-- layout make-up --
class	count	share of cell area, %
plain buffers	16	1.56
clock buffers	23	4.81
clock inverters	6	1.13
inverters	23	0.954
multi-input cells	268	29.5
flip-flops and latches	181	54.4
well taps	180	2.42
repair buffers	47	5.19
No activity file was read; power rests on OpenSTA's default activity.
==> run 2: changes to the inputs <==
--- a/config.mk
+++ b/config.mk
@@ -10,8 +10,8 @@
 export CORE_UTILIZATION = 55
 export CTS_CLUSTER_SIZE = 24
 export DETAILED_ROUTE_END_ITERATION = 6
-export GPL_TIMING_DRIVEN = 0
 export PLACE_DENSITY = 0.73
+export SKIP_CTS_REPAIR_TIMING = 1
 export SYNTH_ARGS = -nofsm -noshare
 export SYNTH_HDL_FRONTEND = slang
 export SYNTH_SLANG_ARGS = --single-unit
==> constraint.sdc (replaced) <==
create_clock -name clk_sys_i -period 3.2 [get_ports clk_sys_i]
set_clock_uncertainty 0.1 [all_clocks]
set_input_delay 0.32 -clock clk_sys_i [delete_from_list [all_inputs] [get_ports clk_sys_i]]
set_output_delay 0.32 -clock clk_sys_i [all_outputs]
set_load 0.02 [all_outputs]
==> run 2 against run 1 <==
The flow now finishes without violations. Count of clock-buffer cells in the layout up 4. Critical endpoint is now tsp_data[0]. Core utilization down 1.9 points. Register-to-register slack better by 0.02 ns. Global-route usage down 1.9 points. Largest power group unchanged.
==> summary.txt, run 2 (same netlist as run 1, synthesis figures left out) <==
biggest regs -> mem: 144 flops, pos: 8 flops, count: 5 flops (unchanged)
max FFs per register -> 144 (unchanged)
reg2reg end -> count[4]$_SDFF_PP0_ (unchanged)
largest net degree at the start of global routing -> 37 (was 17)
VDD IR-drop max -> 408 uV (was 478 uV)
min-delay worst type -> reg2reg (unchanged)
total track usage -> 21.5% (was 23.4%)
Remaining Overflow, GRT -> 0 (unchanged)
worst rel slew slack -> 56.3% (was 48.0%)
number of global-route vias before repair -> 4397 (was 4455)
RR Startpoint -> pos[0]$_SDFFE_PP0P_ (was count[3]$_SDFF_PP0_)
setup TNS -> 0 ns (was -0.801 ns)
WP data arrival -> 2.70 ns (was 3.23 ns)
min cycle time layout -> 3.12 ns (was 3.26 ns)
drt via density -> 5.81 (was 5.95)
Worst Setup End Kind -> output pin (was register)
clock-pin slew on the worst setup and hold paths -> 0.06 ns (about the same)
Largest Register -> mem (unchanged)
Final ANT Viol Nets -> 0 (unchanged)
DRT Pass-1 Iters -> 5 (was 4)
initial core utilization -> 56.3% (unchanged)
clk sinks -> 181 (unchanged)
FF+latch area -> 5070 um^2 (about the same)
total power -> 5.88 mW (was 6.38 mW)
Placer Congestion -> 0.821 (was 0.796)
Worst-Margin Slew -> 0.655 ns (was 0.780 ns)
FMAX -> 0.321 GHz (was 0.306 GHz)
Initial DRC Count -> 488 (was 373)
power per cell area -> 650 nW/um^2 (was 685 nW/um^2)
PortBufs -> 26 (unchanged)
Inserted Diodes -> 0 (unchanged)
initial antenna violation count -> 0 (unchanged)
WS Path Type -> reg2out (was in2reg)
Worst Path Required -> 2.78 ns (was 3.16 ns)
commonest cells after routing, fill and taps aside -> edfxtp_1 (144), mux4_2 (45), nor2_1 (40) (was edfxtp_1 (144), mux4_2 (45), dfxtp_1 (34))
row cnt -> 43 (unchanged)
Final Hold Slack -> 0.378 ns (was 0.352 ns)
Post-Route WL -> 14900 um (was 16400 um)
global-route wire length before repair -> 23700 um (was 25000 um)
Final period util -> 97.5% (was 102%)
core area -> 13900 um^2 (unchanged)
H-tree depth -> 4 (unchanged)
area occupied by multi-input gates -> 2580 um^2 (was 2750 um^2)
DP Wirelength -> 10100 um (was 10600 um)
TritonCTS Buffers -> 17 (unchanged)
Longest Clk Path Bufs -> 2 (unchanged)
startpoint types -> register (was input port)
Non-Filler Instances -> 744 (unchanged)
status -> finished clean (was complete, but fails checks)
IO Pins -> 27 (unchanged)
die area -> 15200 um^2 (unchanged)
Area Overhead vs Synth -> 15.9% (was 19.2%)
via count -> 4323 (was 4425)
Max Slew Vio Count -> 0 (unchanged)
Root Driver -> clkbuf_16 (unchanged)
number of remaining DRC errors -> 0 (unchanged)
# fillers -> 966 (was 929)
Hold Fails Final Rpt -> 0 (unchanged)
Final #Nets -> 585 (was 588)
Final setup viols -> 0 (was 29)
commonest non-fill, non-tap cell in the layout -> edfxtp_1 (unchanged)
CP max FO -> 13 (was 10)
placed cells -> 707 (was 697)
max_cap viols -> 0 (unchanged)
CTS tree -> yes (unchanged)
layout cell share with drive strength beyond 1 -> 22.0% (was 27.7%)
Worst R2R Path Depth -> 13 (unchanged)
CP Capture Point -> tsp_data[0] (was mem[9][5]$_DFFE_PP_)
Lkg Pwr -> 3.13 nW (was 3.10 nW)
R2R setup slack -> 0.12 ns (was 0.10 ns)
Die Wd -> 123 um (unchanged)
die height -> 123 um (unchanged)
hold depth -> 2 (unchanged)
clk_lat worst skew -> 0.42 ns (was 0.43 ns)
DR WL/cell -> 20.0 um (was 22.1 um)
**config.mk**
```make
export PLATFORM = sky130hd
export DESIGN_NAME = bram_client_port
export DESIGN_NICKNAME = d
export VERILOG_FILES = /design/src/rtl/bram_client_port.sv
export SDC_FILE = /design/constraint.sdc
export NUM_CORES = 1
export LEC_CHECK = 0
export ABC_AREA = 1
export CELL_PAD_IN_SITES_DETAIL_PLACEMENT = 1
export CELL_PAD_IN_SITES_GLOBAL_PLACEMENT = 1
export CORE_MARGIN = 1
export CORE_UTILIZATION = 35
export DETAILED_ROUTE_END_ITERATION = 10
export GPL_TIMING_DRIVEN = 0
export PLACE_DENSITY = 0.76
export SLEW_MARGIN = 20
export SYNTH_ARGS = -nofsm -noshare
export SYNTH_HDL_FRONTEND = slang
export SYNTH_SLANG_ARGS = --single-unit
```
**constraint.sdc**
```tcl
create_clock -name CLK -period 5.7 [get_ports CLK]
set_clock_uncertainty 0.1 [all_clocks]
set_input_delay 1.14 -clock CLK [delete_from_list [all_inputs] [get_ports CLK]]
set_output_delay 1.14 -clock CLK [all_outputs]
set_load 0.05 [all_outputs]
```
**src/rtl/bram_client_port.sv**
```systemverilog
// Valid/ready front end for one port of a write-first BRAM: drives EN/WE/ADDR/DI,
// tracks the fixed read latency and queues read data behind a credit-limited FIFO.
// Optional: define BRAM_CLIENT_WRITE_ACK_EN to make writes return their echo as a response.
module bram_client_port #(
  parameter int ADDR_WIDTH = 9,
  parameter int DATA_WIDTH = 64,
  parameter int PIPELINED  = 0,
  parameter int RESP_DEPTH = 4
) (
  input  logic                  CLK,
  input  logic                  RST_N,
  input  logic                  req_valid,
  output logic                  req_ready,
  input  logic                  req_write,
  input  logic [ADDR_WIDTH-1:0] req_addr,
  input  logic [DATA_WIDTH-1:0] req_data,
  output logic                  resp_valid,
  input  logic                  resp_ready,
  output logic [DATA_WIDTH-1:0] resp_data,
  output logic                  bram_en,
  output logic                  bram_we,
  output logic [ADDR_WIDTH-1:0] bram_addr,
  output logic [DATA_WIDTH-1:0] bram_di,
  input  logic [DATA_WIDTH-1:0] bram_do
);
  localparam int LAT = 1 + PIPELINED;
  localparam int AW  = $clog2(RESP_DEPTH);
  localparam int CW  = $clog2(RESP_DEPTH + 1);
  localparam logic [CW-1:0] DEPTH_C = CW'(RESP_DEPTH);

  logic [CW-1:0]         count_q, count_d;
  logic [LAT-1:0]        tag_q, tag_d;
  logic [AW:0]           wr_ptr_q, wr_ptr_d, rd_ptr_q, rd_ptr_d;
  logic [DATA_WIDTH-1:0] mem_q [RESP_DEPTH];
  logic                  accept, rsp_prod, push, pop, fifo_full;

`ifdef BRAM_CLIENT_WRITE_ACK_EN
  assign rsp_prod = 1'b1;
`else
  assign rsp_prod = ~req_write;
`endif

  // Credits cover both in-flight reads and queued data, so the FIFO can never overflow.
  assign req_ready = (count_q < DEPTH_C);
  assign accept    = req_valid & req_ready;

  assign bram_en   = accept;
  assign bram_we   = accept & req_write;
  assign bram_addr = req_addr;
  assign bram_di   = req_data;

  assign push       = tag_q[LAT-1];
  assign resp_valid = (wr_ptr_q != rd_ptr_q);
  assign pop        = resp_valid & resp_ready;
  assign fifo_full  = (wr_ptr_q[AW] != rd_ptr_q[AW]) &&
                      (wr_ptr_q[AW-1:0] == rd_ptr_q[AW-1:0]);
  assign resp_data  = mem_q[rd_ptr_q[AW-1:0]];

  always_comb begin
    tag_d    = '0;
    tag_d[0] = accept & rsp_prod;
    for (int i = 1; i < LAT; i++) tag_d[i] = tag_q[i-1];

    count_d = count_q;
    case ({tag_d[0], pop})
      2'b10:   count_d = count_q + CW'(1);
      2'b01:   count_d = count_q - CW'(1);
      default: count_d = count_q;
    endcase

    wr_ptr_d = wr_ptr_q + {{AW{1'b0}}, push};
    rd_ptr_d = rd_ptr_q + {{AW{1'b0}}, pop};
  end

  always_ff @(posedge CLK or negedge RST_N) begin
    if (!RST_N) begin
      count_q  <= '0;
      tag_q    <= '0;
      wr_ptr_q <= '0;
      rd_ptr_q <= '0;
    end else begin
      count_q  <= count_d;
      tag_q    <= tag_d;
      wr_ptr_q <= wr_ptr_d;
      rd_ptr_q <= rd_ptr_d;
    end
  end

  // Storage needs no reset; the pointers define what is valid.
  always_ff @(posedge CLK) begin
    if (push) mem_q[wr_ptr_q[AW-1:0]] <= bram_do;
  end

  a_no_overflow: assert property (@(posedge CLK) disable iff (!RST_N) !(push && fifo_full));
  a_count_range: assert property (@(posedge CLK) disable iff (!RST_N) count_q <= DEPTH_C);

endmodule
```
# [Word-level counts from Yosys, hierarchy flattened]
# Memories as Yosys holds them, arrays and structs flattened.
# Index checks and enable logic that the tools add are counted.
[totals] register_bits=10 ramBits=256 in_bits=142 out_inout_bits=141 elab_cells=22 mem_count=1
[op_classes] add_sub_neg=4 magnitude_cmp=1 eq_ne=3 n_mux=3 n_bitwise=5 n_reduce_logical=1
[memory_table] memory="mem_q" words=4 width=64 read_ports=1 rd_clocked_by_memory_dff=0 wr=1 line="34" text="logic [DATA_WIDTH-1:0] mem_q [RESP_DEPTH];"
[op_table] cell="3-bit by 1-bit adder with 3-bit output" count=2
[op_table] cell="3-bit one-hot mux with 2 select lines" count=1
[op_table] cell="1-bit bitwise AND" count=4
[op_table] cell="3-bit by 1-bit adder with 3-bit output, second input constant" count=1
[op_table] cell="3-bit less-than comparator, second input constant" count=1
[op_table] cell="3-bit inequality test" count=1
[op_table] cell="3-bit by 1-bit subtractor with 3-bit output, second input constant" count=1
[op_table] cell="2-bit by 1-bit equality test with 1-bit output, second input constant" count=1
[op_table] cell="2-bit equality test, second input constant" count=1
[op_table] cell="1-bit two-way mux" count=2
[op_table] cell="2-bit nonzero test" count=1
[op_table] cell="1-bit NOT" count=1

# [Depth between registers and ports, before layout]
[logic_depth] word_depth=5 depth_mapped=15 ltp_nobuf=13

# [Least setup slack after synthesis]
# OpenSTA, ideal clock, no wires.
[synth_timing] path_kind="register to register" start="register wr_ptr_q[0]" end="memory mem_q[1][0], enable pin" setup_ns=0.565 arrival_ns=4.847 t_required_ns=5.035 path_slack_ns=0.188 path_stages_with_launch=3 path_buffers=0 synth_period_minus_slack_ns=5.512 cell_sequence="dfrtp_1 > inv_1 > nor3_1"
[synth_rtl] item="start, declared" line="33" text="logic [AW:0] wr_ptr_q, wr_ptr_d, rd_ptr_q, rd_ptr_d;"
[synth_rtl] item="start signal, assigned" line="84" text="wr_ptr_q <= wr_ptr_d;"
[synth_rtl] item="end, declared" line="34"
# Straight into the memory's write port.

# [Worst setup path in the final report]
[layout_timing] start="register rd_ptr_q[1]" end="output port resp_data[32]"
[layout_via] elab_chain_cells=1
[layout_rtl] item="start, declared" line="33"
[layout_rtl] item="start signal, assigned" line="85" text="rd_ptr_q <= rd_ptr_d;"
[layout_rtl] item="memory 4 x 64 bit"
[layout_rtl] item="end, declared" line="19" text="output logic [DATA_WIDTH-1:0] resp_data,"
# Every way passes these cells.

==> out/qor.txt <==
syn_nets: 896
Area Overhead vs Synth: 36.46%
routed vias/inst: 4.955
Synth top cells by count: edfxtp_1, nor2_1, o21ai_0
worst vdd ir: 0.3764 mV
Reg clk slew, reported paths: 0.06 ns
number of port buffers: 209
vias in the first global route: 7419
First-pass DRT Iterations: 4
post-synth top area share: 0.7284
area of the core: 29640 µm²
leakage power: 0.005064 µW
CTS tree: built
DP Wirelength: 21450 µm
WL per Instance: 20.85 µm
TritonCTS Buffers: 28
CTS Buffer Depth: 3
first-pass GRT wire length: 43770 µm
setup_tns: 0 ns
syn avg cell area: 14.11 µm²
Rel. slew slack: 0.4961
CP Cell Sequence: clkinv_1, clkbuf_1, o21ai_1, o22ai_1, clkdlybuf4s50_1
Max-Cap Viols: 0
Total Wirelength: 29880 µm
top post-synthesis cells by area: edfxtp_1, buf_4, nor2_1
Placer Congestion: 0.7143
Post CTS Setup Buffer Count: 0
clk root buf: clkbuf_16
Final #Nets: 1170
final worst-path cycle share: 0.7388
largest net degree at the start of global routing: 15
final hold vios: 0
Via Count: 7100
post-route cell area: 14400 µm²
leading area contributor after synthesis: edfxtp_1
Hold Buf Count CTS: 0
Final min period: 4.211 ns
Initial Util: 0.3561
die height: 175.7 µm
Hold WC Path Type: reg -> reg
Setup crit start kind: register
Crit. End Element: primary output
Syn Inst Count: 748
post-route ant nets: 0
CP startpoint: rd_ptr_q[1]
register area share after synthesis: 0.7521
Arrival @ worst endpoint: 2.97 ns
Bufs and invs on worst path: 3
Total GRT Usage: 0.1899
Placed Area: 13450 µm²
Die X-Extent: 175.7 µm
I/O Pins: 283
Core Rows: 63
DRC violations left: 0
Hold Path Origin: count_q[0]
Critical Path RT: 4.46 ns
unrepaired setup endpoints after global routing: no
Synth Register Bits: 266
Achievable Freq: 0.2375 GHz
worst reg2reg path startpoint: rd_ptr_q[0]
Largest delay share family, worst path: buffers and inverters
critical path type: reg -> out
total clock sinks: 266
die area: 30850 µm²
fin. max-slew vios: 0
PostCTS Resize Cnt: 0
Fin Hold WS: 0.3740 ns
CP max stage delay: 0.86 ns
H-tree depth: 1
total grt overflow: 0
status: completed
asr flop ratio synth: 0.03759
Post-synth EDFFs: 256
Primary FF master, synth: edfxtp_1
Netlist Area Pre-Place: 10550 µm²
number of DRC violations after detailed-routing iteration 0: 308
crit-path max FO: 10
Power Density: 558.0 nW/µm²
Ys Warns: 0
Clock Latency Late Sink: 0.54 ns
share of post-route cells with drive strength above 1: 0.1737
Slew @ Worst Pin: 0.7517 ns
Cell variety after synth: 21
most numerous cell in the Yosys netlist: edfxtp_1
CP max stage cell: clkdlybuf4s50_1
Final setup viols: 0
initial antenna violation count: 2
[power breakdown]
group | total, µW | leakage, µW | internal (µW) | switching, µW
combinational | 3780 | 0.00217 | 1180 | 2600
clock | 1880 | 0.000464 | 1120 | 754
sequential | 2380 | 0.00243 | 2320 | 68.8
total | 8040 | 0.00506 | 4620 | 3420
[path summary, 6_finish.rpt]
check | endpoint | slack, ns | cells after the start
setup / recovery | resp_data[32] | 1.49 | 5
hold / removal | count_q[0] | 0.37 | 1
setup reg to reg | count_q[2] | 3.17 | 14
hold reg to reg | count_q[0] | 0.37 | 1
max in group asynchronous | rd_ptr_q[2] | 4.35 | 1
min in group asynchronous | push | 0.82 | 1
[placed cells by master (no fill, tap or decap), types with 8 or more instances in the layout]
cell and count:
edfxtp_1 256, clkdlybuf4s50_1 209, nor2_1 129, buf_4 105, o21ai_0 83, o22ai_1 64, o21ai_1 46, clkbuf_16 28
buf_6 18, clkbuf_1 17, inv_1 15, nand2_1 11, dfrtp_1 10, buf_2 8
[layer usage]
metal | GRT usage | wire, µm | vias to the layer above | part of all wire
met1 | 0.2105 | 11090 | 3550 | 0.37
met5 | 0 | 0 | - | 0
met3 | 0.03182 | 1871 | 41 | 0.063
met2 | 0.3707 | 16350 | 275 | 0.55
li1 | - | - | 3234 | -
met4 | 0.04783 | 571 | 0 | 0.019
[layout make-up]
| cell class | count | area [µm²] |
|---|---|---|
| fillers | 2996 | 15240 |
| flip-flops and latches | 266 | 7938 |
| repair buffers | 244 | 2385 |
| multi-input cells | 351 | 1753 |
| plain buffers | 114 | 817.0 |
| clock buffers | 28 | 700.7 |
| well taps | 390 | 488.0 |
| clock inverters | 22 | 251.5 |
| inverters | 17 | 66.31 |
| diodes | 1 | 2.502 |
[cell families after synthesis]
logic type                 after synthesis  share of synthesized area
xor gates and xnor gates                 5                   0.004150
buffers and inverters                  131                    0.08370
DFF                                    266                     0.7521
AOI/OAI and AO/OA                      193                    0.09911
adders and majority gates                6                   0.007825
and+or+nand+nor                        147                    0.05311
[metrics by stage]
| stage | power, µW | setup slack (ns) | cells | utilization |
|---|---|---|---|---|
| 2_1_floorplan | 4861 | 0.1881 | 748 | - |
| 3_3_place_gp | 6154 | -3.746 | 1347 | 0.4431 |
| 5_1_grt | 8365 | 1.343 | 1432 | 0.4858 |
| 3_5_place_dp | 6232 | 1.722 | 1382 | 0.4537 |
| 4_1_cts | 8128 | 1.421 | 1432 | 0.4858 |
| 6_report | 8036 | 1.489 | 1433 | 0.4859 |
[sequential cells by signal, summed over array words and instances, names as in the netlist]
| name | cells |
|---|---|
| mem_q | 256 |
| count_q | 3 |
| rd_ptr_q | 3 |
| wr_ptr_q | 3 |
| push | 1 |
Note: power is estimated with default switching activity, not from simulation.
<file path="src/rtl/vector_exec_unit.sv">
// vector_exec_unit: applies one element-wise operation to two 10-element
// vectors, one element per cycle, and writes the result vector back to the
// vector register bank in a single write cycle.
//
// Ports:
//   CLK    rising-edge clock shared with the vector register bank
//   RST    synchronous active-high reset (takes priority over START)
//   START  operation request, only sampled in IDLE
//   OP     operation code, captured with START
//   VDST   destination register index, captured with START
//   VA/VB  source vectors (bank read ports VD1/VD2), captured with START
//   WE3    bank write enable, high for the single WRITE cycle
//   V3     bank write index (last captured VDST)
//   WD3    bank write data (result vector, holds last result in IDLE)
//   BUSY   high while in EXEC or WRITE
//   DONE   one-cycle completion pulse, coincident with WE3
module vector_exec_unit #(
    parameter int unsigned bits = 16
) (
    input  logic                      CLK,
    input  logic                      RST,
    input  logic                      START,
    input  logic [2:0]                OP,
    input  logic                      VDST,
    input  logic [9:0][bits-1:0]      VA,
    input  logic [9:0][bits-1:0]      VB,
    output logic                      WE3,
    output logic                      V3,
    output logic [9:0][bits-1:0]      WD3,
    output logic                      BUSY,
    output logic                      DONE
);

    localparam int unsigned IDX_W    = 4;
    localparam int unsigned LAST_IDX = 9;

    localparam logic [2:0] OP_ADD  = 3'b000;
    localparam logic [2:0] OP_SUB  = 3'b001;
    localparam logic [2:0] OP_MUL  = 3'b010;
    localparam logic [2:0] OP_AND  = 3'b011;
    localparam logic [2:0] OP_OR   = 3'b100;
    localparam logic [2:0] OP_XOR  = 3'b101;
    localparam logic [2:0] OP_ADDS = 3'b110;
    localparam logic [2:0] OP_MOV  = 3'b111;

    typedef enum logic [1:0] {
        IDLE  = 2'd0,
        EXEC  = 2'd1,
        WRITE = 2'd2
    } state_t;

    state_t                 state_q, state_d;
    logic [IDX_W-1:0]       idx_q, idx_d;
    logic [2:0]             op_q, op_d;
    logic                   vdst_q, vdst_d;
    logic [9:0][bits-1:0]   a_q, a_d;
    logic [9:0][bits-1:0]   b_q, b_d;
    logic [9:0][bits-1:0]   res_q, res_d;
    logic                   we3_q, we3_d;
    logic                   done_q, done_d;
    logic                   busy_q, busy_d;

    // Single-element ALU; all arithmetic modulo 2^bits, unsigned.
    function automatic logic [bits-1:0] alu(
        input logic [2:0]      op,
        input logic [bits-1:0] a,
        input logic [bits-1:0] b
    );
        logic [bits:0]   sum;
        logic [bits-1:0] r;
        sum = {1'b0, a} + {1'b0, b};
        case (op)
            OP_ADD:  r = sum[bits-1:0];
            OP_SUB:  r = a - b;
            OP_MUL:  r = a * b;
            OP_AND:  r = a & b;
            OP_OR:   r = a | b;
            OP_XOR:  r = a ^ b;
            OP_ADDS: r = sum[bits] ? {bits{1'b1}} : sum[bits-1:0];
            OP_MOV:  r = a;
            default: r = a;
        endcase
        return r;
    endfunction

    // Next-state, datapath and registered-output logic.
    always_comb begin
        state_d = state_q;
        idx_d   = idx_q;
        op_d    = op_q;
        vdst_d  = vdst_q;
        a_d     = a_q;
        b_d     = b_q;
        res_d   = res_q;

        case (state_q)
            IDLE: begin
                if (START) begin
                    a_d     = VA;
                    b_d     = VB;
                    op_d    = OP;
                    vdst_d  = VDST;
                    idx_d   = '0;
                    state_d = EXEC;
                end
            end
            EXEC: begin
                // Elements beyond idx keep their previous result.
                res_d[idx_q] = alu(op_q, a_q[idx_q], b_q[idx_q]);
                if (idx_q == IDX_W'(LAST_IDX)) begin
                    idx_d   = '0;
                    state_d = WRITE;
                end else begin
                    idx_d = idx_q + IDX_W'(1);
                end
            end
            WRITE: begin
                state_d = IDLE;
            end
            default: begin
                state_d = IDLE;
            end
        endcase

        // Outputs are registered, so they follow the state being entered.
        we3_d  = (state_d == WRITE);
        done_d = (state_d == WRITE);
        busy_d = (state_d != IDLE);
    end

    // State and output registers.
    always_ff @(posedge CLK) begin
        if (RST) begin
            state_q <= IDLE;
            idx_q   <= '0;
            op_q    <= '0;
            vdst_q  <= 1'b0;
            a_q     <= '0;
            b_q     <= '0;
            res_q   <= '0;
            we3_q   <= 1'b0;
            done_q  <= 1'b0;
            busy_q  <= 1'b0;
        end else begin
            state_q <= state_d;
            idx_q   <= idx_d;
            op_q    <= op_d;
            vdst_q  <= vdst_d;
            a_q     <= a_d;
            b_q     <= b_d;
            res_q   <= res_d;
            we3_q   <= we3_d;
            done_q  <= done_d;
            busy_q  <= busy_d;
        end
    end

    assign WE3  = we3_q;
    assign DONE = done_q;
    assign BUSY = busy_q;
    assign V3   = vdst_q;
    assign WD3  = res_q;

endmodule

</file>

> TASK
Across the entries above, find the lines with the string "same" and copy them.

> YOUR SOLUTION
==> summary.txt, run 2 (same netlist as run 1, synthesis figures left out) <==
clock-pin slew on the worst setup and hold paths -> 0.06 ns (about the same)
FF+latch area -> 5070 um^2 (about the same)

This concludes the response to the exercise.